A unique exhibit is opening at the Phoenix Art Museum. The new works, entitled “To Be Me,” are all created by children that have endured the foster system and often suffered abuse.
The exhibit takes visitors through the children’s stories as they view their art.
“To Be Me” is a result of a collaboration between the Phoenix Art Museum, the Free Arts for Abused Children of Arizona, and teaching artist Shelly Love. In the program leading up to the exhibit, young girls living in foster care spent six weeks learning about art, exploring their own creativity, and assembling portraits.
The uniqueness of each girl can be seen in the various approaches to individual portraits– some have small found items such as wooden beads and watches. Others include ribbons, and gauze. One even includes magazine photos.

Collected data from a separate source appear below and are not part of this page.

File: config.mk
export PLATFORM = sky130hd
export DESIGN_NAME = duck_ctl
export DESIGN_NICKNAME = d
export VERILOG_FILES = /design/src/rtl/duck_pkg.sv /design/src/rtl/duck_lfsr16.sv /design/src/rtl/duck_ctl.sv
export SDC_FILE = /design/constraint.sdc
export NUM_CORES = 1
export LEC_CHECK = 0
export CAP_MARGIN = 20
export CORE_MARGIN = 2
export CORE_UTILIZATION = 50
export CTS_CLUSTER_DIAMETER = 120
export DETAILED_ROUTE_END_ITERATION = 16
export PLACE_DENSITY_LB_ADDON = 0.15
export SYNTH_ARGS = -nofsm -noshare
export SYNTH_HDL_FRONTEND = slang
export SYNTH_SLANG_ARGS = --single-unit
File: constraint.sdc
create_clock -name clk -period 6.5 [get_ports clk]
set_clock_uncertainty 0.15 [all_clocks]
set_input_delay 1.3 -clock clk [delete_from_list [all_inputs] [get_ports clk]]
set_output_delay 1.3 -clock clk [all_outputs]
set_load 0.03 [all_outputs]
File: src/rtl/duck_pkg.sv
// Shared types and constants for the duck flight controller.
// Latency: n/a (declarations only).
// Backpressure: n/a.
package duck_pkg;

  typedef enum logic [2:0] {
    IDLE   = 3'd0,
    FLY    = 3'd1,
    HIT    = 3'd2,
    FALL   = 3'd3,
    ESCAPE = 3'd4
  } duck_state_t;

  localparam int SCREEN_W = 640;
  localparam int SCREEN_H = 480;
  localparam int SPRITE_W = 64;
  localparam int SPRITE_H = 48;

  // Galois feedback taps for x^16 + x^14 + x^13 + x^11 + 1 (right-shifting form)
  localparam logic [15:0] LFSR_POLY = 16'hB400;

endpackage

File: src/rtl/duck_lfsr16.sv
// 16-bit Galois LFSR used as the spawn position/direction source.
// Latency: advances once per clk, output registered.
// Backpressure: none, free-running.
module lfsr16 #(
  parameter logic [15:0] SEED = 16'hACE1
) (
  input  logic        clk,
  input  logic        rst,
  output logic [15:0] lfsr
);
  import duck_pkg::*;

  // Right shift, folding the tap polynomial in whenever a one falls out of bit 0.
  always_ff @(posedge clk or posedge rst) begin
    if (rst) lfsr <= SEED;
    else     lfsr <= {1'b0, lfsr[15:1]} ^ (lfsr[0] ? LFSR_POLY : 16'h0000);
  end

endmodule

File: src/rtl/duck_ctl.sv
// Per-duck flight controller: spawn, bounce flight, hit freeze, fall, escape.
// Latency: every output updates one clk after the triggering start/shot_hit/new_frame.
// Backpressure: none; inputs are sampled pulses, ignored outside their honouring state.
module duck_ctl #(
  parameter int          SPEED_X    = 2,
  parameter int          SPEED_Y    = 2,
  parameter int          FALL_SPEED = 4,
  parameter int          HIT_FRAMES = 30,
  parameter int          FLY_FRAMES = 300,
  parameter int          X_MAX      = 576,
  parameter int          Y_MIN      = 16,
  parameter int          Y_MAX      = 360,
  parameter logic [15:0] LFSR_SEED  = 16'hACE1
) (
  input  logic       clk,
  input  logic       rst,
  input  logic       new_frame,
  input  logic       start,
  input  logic       shot_hit,
  output logic [9:0] duck_x,
  output logic [9:0] duck_y,
  output logic       duck_direction,
  output logic       duck_show,
  output logic       duck_hit,
  output logic       busy,
  output logic       duck_killed,
  output logic       duck_escaped
);
  import duck_pkg::*;

  // 11-bit forms of the limits so additions never wrap during compares
  localparam logic [10:0] SX_W    = 11'(SPEED_X);
  localparam logic [10:0] SY_W    = 11'(SPEED_Y);
  localparam logic [10:0] FS_W    = 11'(FALL_SPEED);
  localparam logic [10:0] XMAX_W  = 11'(X_MAX);
  localparam logic [10:0] YMIN_W  = 11'(Y_MIN);
  localparam logic [10:0] YMAX_W  = 11'(Y_MAX);
  localparam logic [15:0] FLY_CNT = 16'(FLY_FRAMES);
  localparam logic [15:0] HIT_CNT = 16'(HIT_FRAMES);

  duck_state_t state, state_n;
  logic [9:0]  x_n, y_n;
  logic        dir_n, show_n, hit_n, killed_n, escaped_n;
  logic        v_up, v_up_n;
  logic [15:0] frame_cnt, frame_cnt_n;
  logic [15:0] lfsr;
  logic [10:0] x_w, y_w;
  logic        unused_lfsr;

  lfsr16 #(.SEED(LFSR_SEED)) u_lfsr (
    .clk  (clk),
    .rst  (rst),
    .lfsr (lfsr)
  );

  assign x_w         = {1'b0, duck_x};
  assign y_w         = {1'b0, duck_y};
  assign busy        = (state != IDLE);
  assign unused_lfsr = ^lfsr[15:10];

  // State, position and outcome registers; reset restores the parked duck.
  always_ff @(posedge clk or posedge rst) begin
    if (rst) begin
      state          <= IDLE;
      duck_x         <= 10'd0;
      duck_y         <= 10'(Y_MAX);
      duck_direction <= 1'b1;
      v_up           <= 1'b1;
      duck_show      <= 1'b0;
      duck_hit       <= 1'b0;
      duck_killed    <= 1'b0;
      duck_escaped   <= 1'b0;
      frame_cnt      <= 16'd0;
    end else begin
      state          <= state_n;
      duck_x         <= x_n;
      duck_y         <= y_n;
      duck_direction <= dir_n;
      v_up           <= v_up_n;
      duck_show      <= show_n;
      duck_hit       <= hit_n;
      duck_killed    <= killed_n;
      duck_escaped   <= escaped_n;
      frame_cnt      <= frame_cnt_n;
    end
  end

  // Next state and next position; a hit in FLY pre-empts both motion and timeout.
  always_comb begin
    state_n     = state;
    x_n         = duck_x;
    y_n         = duck_y;
    dir_n       = duck_direction;
    v_up_n      = v_up;
    show_n      = duck_show;
    hit_n       = duck_hit;
    killed_n    = 1'b0;
    escaped_n   = 1'b0;
    frame_cnt_n = frame_cnt;

    case (state)
      IDLE: begin
        if (start) begin
          state_n     = FLY;
          x_n         = {1'b0, lfsr[8:0]};
          dir_n       = lfsr[9];
          y_n         = YMAX_W[9:0];
          v_up_n      = 1'b1;
          frame_cnt_n = 16'd0;
          show_n      = 1'b1;
          hit_n       = 1'b0;
        end
      end

      FLY: begin
        if (shot_hit) begin
          state_n     = HIT;
          hit_n       = 1'b1;
          frame_cnt_n = 16'd0;
        end else if (new_frame) begin
          frame_cnt_n = frame_cnt + 16'd1;
          if (duck_direction) begin
            if (x_w + SX_W >= XMAX_W) begin
              x_n   = XMAX_W[9:0];
              dir_n = 1'b0;
            end else begin
              x_n = duck_x + SX_W[9:0];
            end
          end else begin
            if (x_w <= SX_W) begin
              x_n   = 10'd0;
              dir_n = 1'b1;
            end else begin
              x_n = duck_x - SX_W[9:0];
            end
          end
          if (v_up) begin
            if (y_w <= YMIN_W + SY_W) begin
              y_n    = YMIN_W[9:0];
              v_up_n = 1'b0;
            end else begin
              y_n = duck_y - SY_W[9:0];
            end
          end else begin
            if (y_w + SY_W >= YMAX_W) begin
              y_n    = YMAX_W[9:0];
              v_up_n = 1'b1;
            end else begin
              y_n = duck_y + SY_W[9:0];
            end
          end
          if (frame_cnt_n >= FLY_CNT) state_n = ESCAPE;
        end
      end

      HIT: begin
        if (new_frame) begin
          frame_cnt_n = frame_cnt + 16'd1;
          if (frame_cnt_n >= HIT_CNT) state_n = FALL;
        end
      end

      FALL: begin
        if (new_frame) begin
          if (y_w + FS_W >= YMAX_W) begin
            y_n      = YMAX_W[9:0];
            show_n   = 1'b0;
            hit_n    = 1'b0;
            killed_n = 1'b1;
            state_n  = IDLE;
          end else begin
            y_n = duck_y + FS_W[9:0];
          end
        end
      end

      ESCAPE: begin
        if (new_frame) begin
          if (y_w <= SY_W) begin
            y_n       = 10'd0;
            show_n    = 1'b0;
            escaped_n = 1'b1;
            state_n   = IDLE;
          end else begin
            y_n = duck_y - SY_W[9:0];
          end
        end
      end

      default: state_n = IDLE;
    endcase
  end

endmodule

Some girls have voiced their appreciation for the process; Autumn says her involvement is helping her cope with real life problems, “[It’s] helping us cope, and helping us be creative… and having that time to calm down and have fun. Art also helps us tell our stories the way that some people don’t know how to.” Sarah Ann says, “I learned to respect myself and my art. I just like painting; it helps me relieve stress.”
The museum’s education director, Kaela Saenz Oriti, says the experience was important for everyone involved, including herself. “It’s been the purpose of art since the beginning of art, to share experiences and to tell stories and to… mark this history and time,” Oriti stated.
You can see “To Be Me” at the Wolfsickel Education Center until October 15.